**TASK GOAL**
A single figure is required: the number of lines below in which the word "full" occurs.
··········
**src/source/emesh_pkg.sv**
```systemverilog
package emesh_pkg;

   //##################################################
   // bus widths and axi field types

   localparam int S_IDW = 12;   // axi id width
   localparam int AW    = 32;   // mesh address
   localparam int DW    = 32;   // mesh data

   typedef logic [S_IDW-1:0] axi_id_t;
   typedef logic [AW-1:0]    axi_addr_t;
   typedef logic [7:0]       axi_len_t;
   typedef logic [2:0]       axi_size_t;    // 0=byte, 1=half, 2=word
   typedef logic [1:0]       axi_burst_t;
   typedef logic [DW-1:0]    axi_data_t;
   typedef logic [DW/8-1:0]  axi_strb_t;

   // fixed and wrap bursts both hold the address
   localparam axi_burst_t AXI_BURST_INCR = 2'b01;

   //##################################################
   // mesh addressing

   localparam logic [11:0] CHIP_ID     = 12'h999;
   localparam logic [3:0]  EGROUP_RR   = 4'hD;                  // read-response group
   localparam logic [15:0] RETURN_ADDR = {CHIP_ID, EGROUP_RR};  // upper half of srcaddr

   // request queues
   localparam int FIFO_DEPTH     = 4;
   localparam int FIFO_PTR_W     = $clog2(FIFO_DEPTH);
   localparam int FIFO_SPACE_MIN = 2;   // free slots before a write beat is taken

   //##################################################
   // transaction formats

   typedef struct packed {
      logic          write;
      logic [1:0]    datamode;   // same coding as axi size
      logic [3:0]    ctrlmode;
      logic [AW-1:0] dstaddr;
      logic [DW-1:0] data;
      logic [AW-1:0] srcaddr;    // return address, reads only
   } emesh_packet_t;             // 103 bits

   // read request before it becomes a packet
   typedef struct packed {
      logic [1:0]    datamode;
      logic [AW-1:0] dstaddr;
      logic [AW-1:0] srcaddr;
   } read_req_t;                 // 66 bits

endpackage

```
**src/source/axi_write_packetizer.sv**
```systemverilog
`timescale 1ns/1ps

module axi_write_packetizer
(
   input  logic                     s_axi_aclk,
   input  logic                     s_axi_aresetn,
   input  emesh_pkg::axi_id_t       awid,
   input  emesh_pkg::axi_addr_t     awaddr,
   input  emesh_pkg::axi_size_t     awsize,
   input  emesh_pkg::axi_burst_t    awburst,
   input  logic                     awvalid,
   output logic                     awready,
   input  emesh_pkg::axi_data_t     wdata,
   input  emesh_pkg::axi_strb_t     wstrb,
   input  logic                     wlast,
   input  logic                     wvalid,
   output logic                     wready,
   output emesh_pkg::axi_id_t       bid,
   output logic                     bvalid,
   input  logic                     bready,
   input  logic                     space_ok,   // write queue level
   output logic                     push,
   output emesh_pkg::emesh_packet_t pkt
);

   import emesh_pkg::*;

   logic       write_active;   // aw taken, last beat not yet
   logic       aw_hs;
   logic       w_hs;
   logic       last_wr_beat;
   axi_addr_t  wr_addr;        // word address of the next beat
   logic [1:0] wr_mode;
   axi_burst_t wr_burst;
   logic [1:0] lane;           // lowest enabled byte lane
   logic       s1_valid;
   axi_data_t  s1_data;
   axi_addr_t  s1_addr;
   logic [1:0] s1_mode;

   assign aw_hs        = awvalid & awready;
   assign w_hs         = wvalid & wready;
   assign last_wr_beat = w_hs & wlast;

   // stall when both pipe stages already hold beats for the queue
   assign wready = write_active & space_ok & ~(s1_valid & push);

   //##################################################
   // address and response channels

   always_ff @(posedge s_axi_aclk)
   begin
      if (!s_axi_aresetn)
      begin
         awready      <= 1'b1;
         write_active <= 1'b0;
      end
      else
      begin
         if (aw_hs)
            awready <= 1'b0;
         else if (!awready && !write_active && !bvalid)
            awready <= 1'b1;   // burst done, response gone
         if (aw_hs)
            write_active <= 1'b1;
         else if (last_wr_beat)
            write_active <= 1'b0;
      end
   end

   always_ff @(posedge s_axi_aclk)
   begin
      if (aw_hs)
      begin
         bid      <= awid;
         wr_addr  <= awaddr;
         wr_mode  <= awsize[1:0];
         wr_burst <= awburst;
      end
      else if (w_hs && wr_burst == AXI_BURST_INCR)
         wr_addr <= {wr_addr[AW-1:2] + 1'b1, 2'b00};   // next word
   end

   always_ff @(posedge s_axi_aclk)
   begin
      if (!s_axi_aresetn)
         bvalid <= 1'b0;
      else if (last_wr_beat)
         bvalid <= 1'b1;   // always okay
      else if (bready)
         bvalid <= 1'b0;
   end

   //##################################################
   // beat to packet, two stages

   always_comb
   begin
      if (wstrb[0])
         lane = 2'd0;
      else if (wstrb[1])
         lane = 2'd1;
      else if (wstrb[2])
         lane = 2'd2;
      else
         lane = 2'd3;   // empty strobe lands here too
   end

   always_ff @(posedge s_axi_aclk)
   begin
      if (!s_axi_aresetn)
      begin
         s1_valid <= 1'b0;
         push     <= 1'b0;
      end
      else
      begin
         s1_valid <= w_hs;
         push     <= s1_valid;   // queue write two edges after the beat
      end
   end

   always_ff @(posedge s_axi_aclk)
   begin
      s1_data <= wdata >> {lane, 3'b000};     // selected lane down to bit 0
      s1_addr <= {wr_addr[AW-1:2], lane};
      s1_mode <= wr_mode;
   end

   always_ff @(posedge s_axi_aclk)
   begin
      pkt.write    <= 1'b1;
      pkt.datamode <= s1_mode;
      pkt.ctrlmode <= 4'b0000;
      pkt.dstaddr  <= s1_addr;
      pkt.data     <= s1_data;
      pkt.srcaddr  <= '0;        // no return path for writes
   end

endmodule

```
**src/source/axi_read_packetizer.sv**
```systemverilog
`timescale 1ns/1ps

module axi_read_packetizer
(
   input  logic                     s_axi_aclk,
   input  logic                     s_axi_aresetn,
   input  emesh_pkg::axi_id_t       arid,
   input  emesh_pkg::axi_addr_t     araddr,
   input  emesh_pkg::axi_len_t      arlen,
   input  emesh_pkg::axi_size_t     arsize,
   input  emesh_pkg::axi_burst_t    arburst,
   input  logic                     arvalid,
   output logic                     arready,
   output emesh_pkg::axi_id_t       rid,
   output emesh_pkg::axi_data_t     rdata,
   output logic                     rlast,
   output logic                     rvalid,
   input  logic                     rready,
   input  logic                     rx_access,   // read response from the mesh
   input  emesh_pkg::emesh_packet_t rx_packet,
   output logic                     push,
   output emesh_pkg::read_req_t     req
);

   import emesh_pkg::*;

   logic       read_active;   // one burst at a time
   logic       ractive_q;     // for the leading edge
   logic       rnext;         // non-last beat just accepted
   logic       ar_hs;
   logic       r_hs;
   logic       last_rd_beat;
   axi_addr_t  rd_addr;
   axi_len_t   rd_len;        // beats left after the current one
   logic [1:0] rd_mode;
   axi_burst_t rd_burst;

   assign ar_hs        = arvalid & arready;
   assign r_hs         = rvalid & rready;
   assign last_rd_beat = r_hs & rlast;

   //##################################################
   // address channel and request issue

   always_ff @(posedge s_axi_aclk)
   begin
      if (!s_axi_aresetn)
      begin
         arready     <= 1'b0;
         read_active <= 1'b0;
         ractive_q   <= 1'b0;
         rnext       <= 1'b0;
         push        <= 1'b0;
      end
      else
      begin
         if (ar_hs)
            arready <= 1'b0;
         else if (!arready && !read_active)
            arready <= 1'b1;
         if (ar_hs)
            read_active <= 1'b1;
         else if (last_rd_beat)
            read_active <= 1'b0;
         ractive_q <= read_active;
         rnext     <= r_hs & ~rlast;
         push      <= (read_active & ~ractive_q) | rnext;   // first beat or next beat
      end
   end

   always_ff @(posedge s_axi_aclk)
   begin
      if (ar_hs)
      begin
         rid      <= arid;
         rd_addr  <= araddr;
         rd_len   <= arlen;
         rd_mode  <= arsize[1:0];
         rd_burst <= arburst;
      end
      else if (r_hs)
      begin
         rd_len <= rd_len - 1'b1;
         if (rd_burst == AXI_BURST_INCR)
            rd_addr <= {rd_addr[AW-1:2] + 1'b1, 2'b00};
      end
   end

   always_ff @(posedge s_axi_aclk)
   begin
      if (!s_axi_aresetn)
         rlast <= 1'b0;
      else if (ar_hs)
         rlast <= arlen == '0;     // single beat burst
      else if (r_hs)
         rlast <= rd_len == 8'd1;  // next beat is index arlen
   end

   always_ff @(posedge s_axi_aclk)
   begin
      req.datamode <= rd_mode;
      req.dstaddr  <= rd_addr;
      req.srcaddr  <= {RETURN_ADDR, 16'h0000};
   end

   //##################################################
   // read data channel

   always_ff @(posedge s_axi_aclk)
   begin
      if (!s_axi_aresetn)
         rvalid <= 1'b0;
      else if (rx_access)
         rvalid <= 1'b1;
      else if (rready)
         rvalid <= 1'b0;
   end

   // narrow reads copied across every lane
   always_ff @(posedge s_axi_aclk)
   begin
      if (rx_access)
      begin
         case (rd_mode)
            2'b00:   rdata <= {4{rx_packet.data[7:0]}};
            2'b01:   rdata <= {2{rx_packet.data[15:0]}};
            default: rdata <= rx_packet.data;
         endcase
      end
   end

endmodule

```
**src/source/mesh_request_fifo.sv**
```systemverilog
`timescale 1ns/1ps

module mesh_request_fifo
#(
   parameter type payload_t = emesh_pkg::emesh_packet_t
)
(
   input  logic     s_axi_aclk,
   input  logic     s_axi_aresetn,
   input  logic     push,
   input  payload_t din,
   input  logic     pop,
   output payload_t dout,        // head entry
   output logic     not_empty,
   output logic     space_ok
);

   import emesh_pkg::*;

   payload_t              mem [FIFO_DEPTH];
   logic [FIFO_PTR_W-1:0] wr_ptr;
   logic [FIFO_PTR_W-1:0] rd_ptr;
   logic [FIFO_PTR_W:0]   count;   // occupancy
   logic                  full;
   logic                  wr_en;
   logic                  rd_en;

   assign full      = count == (FIFO_PTR_W+1)'(FIFO_DEPTH);
   assign not_empty = count != '0;
   assign space_ok  = count <= (FIFO_PTR_W+1)'(FIFO_DEPTH - FIFO_SPACE_MIN);
   assign wr_en     = push & ~full;
   assign rd_en     = pop & not_empty;
   assign dout      = mem[rd_ptr];

   always_ff @(posedge s_axi_aclk)
   begin
      if (wr_en)
         mem[wr_ptr] <= din;
   end

   always_ff @(posedge s_axi_aclk)
   begin
      if (!s_axi_aresetn)
      begin
         wr_ptr <= '0;
         rd_ptr <= '0;
         count  <= '0;
      end
      else
      begin
         if (wr_en)
            wr_ptr <= wr_ptr + 1'b1;   // depth is a power of two
         if (rd_en)
            rd_ptr <= rd_ptr + 1'b1;
         case ({wr_en, rd_en})
            2'b10:   count <= count + 1'b1;
            2'b01:   count <= count - 1'b1;
            default: count <= count;   // none, or both at once
         endcase
      end
   end

endmodule

```
**src/source/mesh_tx_arbiter.sv**
```systemverilog
`timescale 1ns/1ps

module mesh_tx_arbiter
(
   input  logic                     s_axi_aclk,
   input  logic                     s_axi_aresetn,
   input  emesh_pkg::emesh_packet_t wr_pkt,
   input  logic                     wr_valid,
   input  emesh_pkg::read_req_t     rd_req,
   input  logic                     rd_valid,
   input  logic                     tx_wait,    // mesh can't take a packet
   output logic                     wr_pop,
   output logic                     rd_pop,
   output logic                     tx_access,
   output emesh_pkg::emesh_packet_t tx_packet
);

   import emesh_pkg::*;

   emesh_packet_t rd_pkt;
   logic          slot_valid;   // tx_packet holds a packet

   // read request widened to a full packet
   always_comb
   begin
      rd_pkt          = '0;      // write, ctrlmode and data all zero
      rd_pkt.datamode = rd_req.datamode;
      rd_pkt.dstaddr  = rd_req.dstaddr;
      rd_pkt.srcaddr  = rd_req.srcaddr;
   end

   // reads first, nothing moves under wait
   assign rd_pop = rd_valid & ~tx_wait;
   assign wr_pop = wr_valid & ~rd_valid & ~tx_wait;

   always_ff @(posedge s_axi_aclk)
   begin
      if (!s_axi_aresetn)
         slot_valid <= 1'b0;
      else if (!tx_wait)
         slot_valid <= rd_valid | wr_valid;   // held while waiting
   end

   always_ff @(posedge s_axi_aclk)
   begin
      if (rd_pop)
         tx_packet <= rd_pkt;
      else if (wr_pop)
         tx_packet <= wr_pkt;
   end

   assign tx_access = slot_valid & ~tx_wait;

endmodule

```
**src/source/esaxi_top.sv**
```systemverilog
`timescale 1ns/1ps

module esaxi_top
(
   input  logic                     s_axi_aclk,
   input  logic                     s_axi_aresetn,
   // write address
   input  emesh_pkg::axi_id_t       awid,
   input  emesh_pkg::axi_addr_t     awaddr,
   input  emesh_pkg::axi_len_t      awlen,      // wlast ends the burst
   input  emesh_pkg::axi_size_t     awsize,
   input  emesh_pkg::axi_burst_t    awburst,
   input  logic                     awvalid,
   output logic                     awready,
   // write data and response
   input  emesh_pkg::axi_data_t     wdata,
   input  emesh_pkg::axi_strb_t     wstrb,
   input  logic                     wlast,
   input  logic                     wvalid,
   output logic                     wready,
   output emesh_pkg::axi_id_t       bid,
   output logic                     bvalid,
   input  logic                     bready,
   // read address
   input  emesh_pkg::axi_id_t       arid,
   input  emesh_pkg::axi_addr_t     araddr,
   input  emesh_pkg::axi_len_t      arlen,
   input  emesh_pkg::axi_size_t     arsize,
   input  emesh_pkg::axi_burst_t    arburst,
   input  logic                     arvalid,
   output logic                     arready,
   // read data
   output emesh_pkg::axi_id_t       rid,
   output emesh_pkg::axi_data_t     rdata,
   output logic                     rlast,
   output logic                     rvalid,
   input  logic                     rready,
   // mesh side
   output logic                     tx_access,
   output emesh_pkg::emesh_packet_t tx_packet,
   input  logic                     tx_wait,
   input  logic                     rxrr_access,
   input  emesh_pkg::emesh_packet_t rxrr_packet
);

   import emesh_pkg::*;

   logic          wr_push;
   emesh_packet_t wr_pkt;
   logic          wr_space_ok;
   emesh_packet_t wr_head;
   logic          wr_not_empty;
   logic          wr_pop;
   logic          rd_push;
   read_req_t     rd_req;
   read_req_t     rd_head;
   logic          rd_not_empty;
   logic          rd_pop;

   //##################################################
   // producers

   axi_write_packetizer wr_pktz_i (
      .s_axi_aclk    (s_axi_aclk),
      .s_axi_aresetn (s_axi_aresetn),
      .awid          (awid),
      .awaddr        (awaddr),
      .awsize        (awsize),
      .awburst       (awburst),
      .awvalid       (awvalid),
      .awready       (awready),
      .wdata         (wdata),
      .wstrb         (wstrb),
      .wlast         (wlast),
      .wvalid        (wvalid),
      .wready        (wready),
      .bid           (bid),
      .bvalid        (bvalid),
      .bready        (bready),
      .space_ok      (wr_space_ok),
      .push          (wr_push),
      .pkt           (wr_pkt)
   );

   axi_read_packetizer rd_pktz_i (
      .s_axi_aclk    (s_axi_aclk),
      .s_axi_aresetn (s_axi_aresetn),
      .arid          (arid),
      .araddr        (araddr),
      .arlen         (arlen),
      .arsize        (arsize),
      .arburst       (arburst),
      .arvalid       (arvalid),
      .arready       (arready),
      .rid           (rid),
      .rdata         (rdata),
      .rlast         (rlast),
      .rvalid        (rvalid),
      .rready        (rready),
      .rx_access     (rxrr_access),
      .rx_packet     (rxrr_packet),
      .push          (rd_push),
      .req           (rd_req)
   );

   //##################################################
   // queues and transmitter

   mesh_request_fifo #(.payload_t(emesh_packet_t)) wr_fifo_i (
      .s_axi_aclk    (s_axi_aclk),
      .s_axi_aresetn (s_axi_aresetn),
      .push          (wr_push),
      .din           (wr_pkt),
      .pop           (wr_pop),
      .dout          (wr_head),
      .not_empty     (wr_not_empty),
      .space_ok      (wr_space_ok)
   );

   // one read in flight, never fills
   mesh_request_fifo #(.payload_t(read_req_t)) rd_fifo_i (
      .s_axi_aclk    (s_axi_aclk),
      .s_axi_aresetn (s_axi_aresetn),
      .push          (rd_push),
      .din           (rd_req),
      .pop           (rd_pop),
      .dout          (rd_head),
      .not_empty     (rd_not_empty),
      .space_ok      ()
   );

   mesh_tx_arbiter tx_arb_i (
      .s_axi_aclk    (s_axi_aclk),
      .s_axi_aresetn (s_axi_aresetn),
      .wr_pkt        (wr_head),
      .wr_valid      (wr_not_empty),
      .rd_req        (rd_head),
      .rd_valid      (rd_not_empty),
      .tx_wait       (tx_wait),
      .wr_pop        (wr_pop),
      .rd_pop        (rd_pop),
      .tx_access     (tx_access),
      .tx_packet     (tx_packet)
   );

endmodule

```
··········
**TASK RESPONSE**
4